Poiché questo set contiene un totale di 810 immagini,
test_individual_readers.csv contiene 4050 righe con 810 ID immagine univoci.
test_individual_readers.csv contiene anche un totale di 19 colonne. Oltre all'ID immagine, all'ID paziente e all'ID lettore, è presente una colonna per normale/anormale, una colonna per ciascuno dei 14 risultati e una colonna per Other che indica la presenza di altri risultati anomali (al di fuori dei 14 specificati). Un valore della cella pari a
YES significa "presente" e NO significa "assente".
test_labels.csv contiene le etichette di riferimento utilizzate per
valutare il sistema di deep learning nell'articolo di Scientific Reports.
Ogni riga contiene le etichette di riferimento per un singolo ID immagine e ogni ID immagine viene visualizzato in una sola riga, per un totale di 810 righe. test_labels.csv ha
le stesse colonne di test_individual_readers.csv, ma senza una colonna "ID lettore". Per ottenere queste etichette, tre dei cinque radiologi che
hanno etichettato questo set sono stati scelti a caso per essere i "radiologi di riferimento"
(gli altri due sono stati utilizzati come punti di confronto). Questi "radiologi di riferimento" hanno ID lettore "4343882785", "4343883593" e "4343883996".
Per determinare l'etichetta finale per l'etichetta normale/anormale e l'etichetta finale per ogni risultato specifico, è stata utilizzata una votazione a maggioranza. L'etichetta finale
per la colonna Other è stata determinata come YES se la maggior parte dei radiologi
ha selezionato la presenza di un risultato al di fuori dei 14 o se la maggior parte dei
radiologi ha indicato che l'immagine era anomala, ma nessun singolo risultato
ha ottenuto la maggioranza delle indicazioni di presenza da parte dei radiologi.

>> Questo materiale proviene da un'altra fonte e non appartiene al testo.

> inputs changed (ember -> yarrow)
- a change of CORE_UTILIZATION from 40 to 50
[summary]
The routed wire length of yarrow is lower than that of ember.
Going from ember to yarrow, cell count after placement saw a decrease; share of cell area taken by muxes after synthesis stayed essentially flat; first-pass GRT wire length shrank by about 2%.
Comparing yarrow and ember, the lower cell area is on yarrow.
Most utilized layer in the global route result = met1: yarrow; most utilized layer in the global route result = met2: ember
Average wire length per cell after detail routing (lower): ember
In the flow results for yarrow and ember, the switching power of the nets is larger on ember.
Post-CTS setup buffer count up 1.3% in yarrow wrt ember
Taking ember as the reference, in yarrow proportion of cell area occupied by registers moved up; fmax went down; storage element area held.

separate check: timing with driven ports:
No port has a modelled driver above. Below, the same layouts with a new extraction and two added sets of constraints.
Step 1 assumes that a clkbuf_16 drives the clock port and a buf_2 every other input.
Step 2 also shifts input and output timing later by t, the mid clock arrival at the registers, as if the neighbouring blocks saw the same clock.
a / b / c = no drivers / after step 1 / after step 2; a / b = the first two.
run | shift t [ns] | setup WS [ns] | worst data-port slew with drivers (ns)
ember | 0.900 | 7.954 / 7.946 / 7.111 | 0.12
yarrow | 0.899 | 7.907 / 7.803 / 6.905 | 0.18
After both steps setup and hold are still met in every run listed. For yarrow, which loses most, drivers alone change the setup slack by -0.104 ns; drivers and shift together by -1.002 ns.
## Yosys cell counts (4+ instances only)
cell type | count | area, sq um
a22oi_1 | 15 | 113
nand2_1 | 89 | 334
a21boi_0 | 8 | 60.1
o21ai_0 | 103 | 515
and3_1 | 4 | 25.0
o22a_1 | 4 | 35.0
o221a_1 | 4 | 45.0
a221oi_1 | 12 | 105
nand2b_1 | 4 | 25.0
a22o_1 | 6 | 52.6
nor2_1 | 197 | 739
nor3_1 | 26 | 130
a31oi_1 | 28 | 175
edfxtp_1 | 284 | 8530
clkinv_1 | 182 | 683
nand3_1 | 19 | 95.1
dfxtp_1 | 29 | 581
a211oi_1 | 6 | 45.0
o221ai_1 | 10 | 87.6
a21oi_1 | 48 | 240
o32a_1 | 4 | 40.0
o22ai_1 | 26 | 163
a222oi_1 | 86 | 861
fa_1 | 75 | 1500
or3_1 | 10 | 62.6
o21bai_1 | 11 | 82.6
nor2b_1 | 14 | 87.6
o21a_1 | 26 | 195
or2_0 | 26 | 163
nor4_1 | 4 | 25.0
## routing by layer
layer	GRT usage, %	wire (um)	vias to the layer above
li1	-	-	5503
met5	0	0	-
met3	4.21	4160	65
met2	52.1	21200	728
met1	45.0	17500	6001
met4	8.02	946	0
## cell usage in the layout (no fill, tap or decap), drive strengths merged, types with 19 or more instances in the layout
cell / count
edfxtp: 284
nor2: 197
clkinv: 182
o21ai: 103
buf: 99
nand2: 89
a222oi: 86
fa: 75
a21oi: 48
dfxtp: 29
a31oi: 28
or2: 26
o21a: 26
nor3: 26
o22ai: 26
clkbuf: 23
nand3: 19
What follows belongs to an exercise in optimizing a design on an open flow for small area, a short achievable clock period and few clock cycles; a production flow would make more cautious choices.
RTL that was checked went through simulation tests only; none was proved equivalent to the original.
Function not checked in runs 2 and 3: the RTL went through the layout flow alone.
Power and IR drop assume default switching activity.

==> flow/design.v (outline; a module is shown in full before it is edited, if it fits) <==
// module ssev_engine: 2165 lines
// module ssev_add23: 7 lines
// module ssev_sub: 7 lines
// module ssev_fa: 10 lines
// module ssev_ha: 9 lines
module ssev_engine (
    input  wire         clk,
    input  wire         rst,
    input  wire         cmd_valid,
    output wire         cmd_ready,
    input  wire [31:0]  cmd_word,
    input  wire [15:0]  cmd_width,
    input  wire [15:0]  cmd_height,
    input  wire         px_valid,
    output wire         px_ready,
    input  wire [127:0] px_src,
    input  wire [127:0] px_ref,
    output wire         res_valid,
    input  wire         res_ready,
    output wire [63:0]  res_sse,
    output wire [31:0]  res_sum,
    output wire [31:0]  res_var,
    output wire         res_err,
    output wire [2:0]   res_code
);
  // ...
==> flow/flow/run.sh <==
#!/bin/bash
set -e
export BUFFER_PORTS_ARGS="-buffer_cell sky130_fd_sc_hd__buf_1"
export SETUP_SLACK_MARGIN=21
export CTS_ARGS="-sink_clustering_enable -repair_clock_nets -dont_use_dummy_load -sink_clustering_size 28 -sink_clustering_max_diameter 75"
bash standard.sh > standard.log 2>&1
==> flow/standard.sh <==
#!/bin/bash
# synth_recipe.tcl (not shown) runs the flow's synth.tcl, then flattens the netlist and writes it again
# the make line also repeats each setting of config.mk as NAME=value (left out here)
make -C /OpenROAD-flow-scripts/flow DESIGN_CONFIG=/design/flow/config.mk WORK_HOME=/design/flow/orfs CLKGATE_MAP_FILE= SYNTH_SCRIPT=/design/flow/synth_recipe.tcl "${@:-finish}"
==> flow/config.mk <==
export PLATFORM = sky130hd
export DESIGN_NAME = ssev_engine
export DESIGN_NICKNAME = ssev_engine
export VERILOG_FILES = /design/flow/design.v
export SDC_FILE = /design/flow/constraint.sdc
export NUM_CORES = 4
export LEC_CHECK = 0
export CAP_MARGIN = 20
export CORE_MARGIN = 2
export CORE_UTILIZATION = 55
export SLEW_MARGIN = 20
export SYNTH_HIERARCHICAL = 1
export SYNTH_MINIMUM_KEEP_SIZE = 0
==> flow/constraint.sdc <==
create_clock -name core_clock -period 28.0 [get_ports {clk}]
set_input_delay 5.6000 -clock core_clock [delete_from_list [all_inputs] [get_ports {clk}]]
set_output_delay 5.6000 -clock core_clock [all_outputs]
set_load 0.01 [all_outputs]
==> qor.csv, run 1 <==
metric,value,unit
status,no timing/DRC/antenna violations,
synth_largest_area_cell,sky130_fd_sc_hd__fa_1,
grt_pass1_wl,240000,um
cts_setup_buffers,1,
grt.busiest_layer,met2,
post_cts_resize_count,26,
max_cap_viol_count,0,
global_route.usage.total,34.1,%
reported_combinational_group_power,1.98,mW
post_synth_instance_area,50800,sq um
clock-root-buffer,sky130_fd_sc_hd__clkbuf_16,
maxUsedRoutingLayer,met4,
min_delay_endpoint,r_e[1],
overflow,0,
unrepaired_setup_endpoints_after_global_routing,false,
critical-path-slowest-cell,sky130_fd_sc_hd__dfxtp_2,
dieArea,94800,sq um
crit-reg2reg-launch,a_v,
number_of_hold_repair_buffers_added_at_the_cts_stage,0,
die-width,308,um
place.port_buffers,441,
route.detailed.vias_per_inst,6.05,
post_synthesis_cell_type_count,96,
drtPass1Iterations,6,
clkbuf_count,41,
fraction_of_area_in_multi_input_gates,69.3,%
register_bit_count_reported_by_yosys,501,
fmaxAchievable,145,MHz
largest_class,multi-input combinational cells,
critical_path_launch_point,r_sum[22],
chip_height,308,um
grt_max_degree,61,
clkSlewWorstSetupHoldPaths,0.08,ns
worstHoldStart,acc_e[1],
setup_slack,21.08,ns
clock-skew-final,0.0780,ns
clockBufferDepth,3,
Testbench counts, summed over its fixed seeds: cycles 46,547.
What follows belongs to an exercise in optimizing a design on an open flow for small area, a short achievable clock period and few clock cycles per item; a production flow would make more cautious choices.
Function was checked by simulation only, so behaviour that the tests miss may differ from the original.
Power is estimated from default activity; no workload was simulated.

$ cat config.mk
export PLATFORM = sky130hd
export DESIGN_NAME = ptouch_rle
export DESIGN_NICKNAME = ptouch_rle
export VERILOG_FILES = /design/flow/design.v
export SDC_FILE = /design/flow/constraint.sdc
export NUM_CORES = 4
export LEC_CHECK = 0
export CAP_MARGIN = 20
export CORE_MARGIN = 2
export CORE_UTILIZATION = 40
export SLEW_MARGIN = 20
$ cat constraint.sdc
create_clock -name core_clock -period 8.0 [get_ports {clk}]
set_input_delay 1.6000 -clock core_clock [delete_from_list [all_inputs] [get_ports {clk}]]
set_output_delay 1.6000 -clock core_clock [all_outputs]
set_load 0.01 [all_outputs]
$ cat design.v
module ptouch_rle (
    input  wire       clk,
    input  wire       rst,         
    input  wire       in_valid,
    output wire       in_ready,
    input  wire [7:0] in_data,
    input  wire       in_last,
    output reg        out_valid,
    input  wire       out_ready,
    output reg  [7:0] out_data,
    output reg        out_last
);
    localparam [7:0] RUN_MAX = 8'd255;
    localparam [6:0] LIT_MAX = 7'd127;
    localparam [1:0] M_EMPTY = 2'd0,    
                     M_PEND  = 2'd1,    
                     M_RUN   = 2'd2;    
    localparam [2:0] S_IN    = 3'd0,    
                     S_FINAL = 3'd1,    
                     S_LCTL  = 3'd2,    
                     S_LDAT  = 3'd3,    
                     S_RCTL  = 3'd4,    
                     S_RVAL  = 3'd5;    
    reg [2:0] state;
    reg [1:0] mode;
    reg [7:0] p;             
    reg [6:0] k;             
    reg [7:0] run_v;
    reg [7:0] run_l;
    reg       fin;           
    reg [6:0] ek;            
    reg [6:0] idx;           
    reg [7:0] er_v;          
    reg [7:0] er_l;          
    reg       efinal;        
    reg [7:0] lit [0:126];
    assign in_ready = (state == S_IN);
    wire in_fire  = in_valid && in_ready;
    wire out_fire = out_valid && out_ready;
    always @(*) begin
        out_valid = 1'b0;
        out_data  = 8'd0;
        out_last  = 1'b0;
        case (state)
            S_LCTL: begin
                out_valid = 1'b1;
                out_data  = {1'b0, ek - 7'd1};
            end
            S_LDAT: begin
                out_valid = 1'b1;
                out_data  = lit[idx];
                out_last  = efinal && (idx == ek - 7'd1);
            end
            S_RCTL: begin
                out_valid = 1'b1;
                out_data  = 8'd1 - er_l;
            end
            S_RVAL: begin
                out_valid = 1'b1;
                out_data  = er_v;
                out_last  = efinal;
            end
            default: ;
        endcase
    end
    wire [2:0] after_record = (!efinal && fin) ? S_FINAL : S_IN;
    always @(posedge clk) begin
        if (rst) begin
            state  <= S_IN;
            mode   <= M_EMPTY;
            p      <= 8'd0;
            k      <= 7'd0;
            run_v  <= 8'd0;
            run_l  <= 8'd0;
            fin    <= 1'b0;
            ek     <= 7'd0;
            idx    <= 7'd0;
            er_v   <= 8'd0;
            er_l   <= 8'd0;
            efinal <= 1'b0;
        end else begin
            case (state)
                S_IN: if (in_fire) begin
                    fin <= in_last;
                    case (mode)
                        M_EMPTY: begin
                            p     <= in_data;
                            mode  <= M_PEND;
                            state <= in_last ? S_FINAL : S_IN;
                        end
                        M_PEND: begin
                            if (in_data == p) begin
                                mode  <= M_RUN;
                                run_v <= p;
                                run_l <= 8'd2;
                                if (k != 7'd0) begin
                                    ek     <= k;
                                    k      <= 7'd0;
                                    efinal <= 1'b0;
                                    state  <= S_LCTL;
                                end else begin
                                    state <= in_last ? S_FINAL : S_IN;
                                end
                            end else begin
                                lit[k] <= p;
                                p      <= in_data;
                                if (k == LIT_MAX - 7'd1) begin
                                    ek     <= LIT_MAX;
                                    k      <= 7'd0;
                                    efinal <= 1'b0;
                                    state  <= S_LCTL;
                                end else begin
                                    k     <= k + 7'd1;
                                    state <= in_last ? S_FINAL : S_IN;
                                end
                            end
                        end
                        default: begin  
                            if (in_data == run_v && run_l != RUN_MAX) begin
                                run_l <= run_l + 8'd1;
                                state <= in_last ? S_FINAL : S_IN;
                            end else begin
                                er_v   <= run_v;
                                er_l   <= run_l;
                                efinal <= 1'b0;
                                mode   <= M_PEND;
                                p      <= in_data;
                                k      <= 7'd0;
                                state  <= S_RCTL;
                            end
                        end
                    endcase
                end
                S_FINAL: begin
                    fin    <= 1'b0;
                    efinal <= 1'b1;
                    mode   <= M_EMPTY;
                    if (mode == M_RUN) begin
                        er_v  <= run_v;
                        er_l  <= run_l;
                        state <= S_RCTL;
                    end else begin
                        lit[k] <= p;
                        ek     <= k + 7'd1;
                        k      <= 7'd0;
                        state  <= S_LCTL;
                    end
                end
                S_LCTL: if (out_fire) begin
                    idx   <= 7'd0;
                    state <= S_LDAT;
                end
                S_LDAT: if (out_fire) begin
                    if (idx == ek - 7'd1)
                        state <= after_record;
                    else
                        idx <= idx + 7'd1;
                end
                S_RCTL: if (out_fire) state <= S_RVAL;
                S_RVAL: if (out_fire) state <= after_record;
                default: state <= S_IN;
            endcase
        end
    end
endmodule
$ cat run.sh
#!/bin/bash
# synth_recipe.tcl (not shown) runs the flow's synth.tcl, then flattens the netlist and writes it again
# the make line also repeats each setting of config.mk as NAME=value (left out here)
make -C /OpenROAD-flow-scripts/flow DESIGN_CONFIG=/design/flow/config.mk WORK_HOME=/design/flow/orfs CLKGATE_MAP_FILE= SYNTH_SCRIPT=/design/flow/synth_recipe.tcl finish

Quando utilizzi queste etichette, includi la seguente citazione:
Zaid Nabulsi, Andrew Sellergren, Shahar Jamshy, Charles Lau, Eddie Santos, Atilla P. Kiraly, Wenxing Ye, Jie Yang, Sahar Kazemzadeh, Jin Yu, Raju Kalidindi, Mozziyar Etemadi, Florencia Garcia Vicente, David Melnick, Greg S. Corrado, Lily Peng, Krish Eswaran, Daniel Tse, Neeral Beladia, Yun Liu, Po-Hsuan Cameron Chen, Shravya Shetty, Deep Learning for Distinguishing Normal versus Abnormal Chest Radiographs and Generalization to Two Unseen Diseases Tuberculosis and COVID-19, Scientific Reports, 2021. https://doi.org/10.1038/s41598-021-93967-2
Per ulteriori informazioni sulla licenza e sull'attribuzione del set di dati NIH Chest x-ray, consulta Licenza e attribuzione.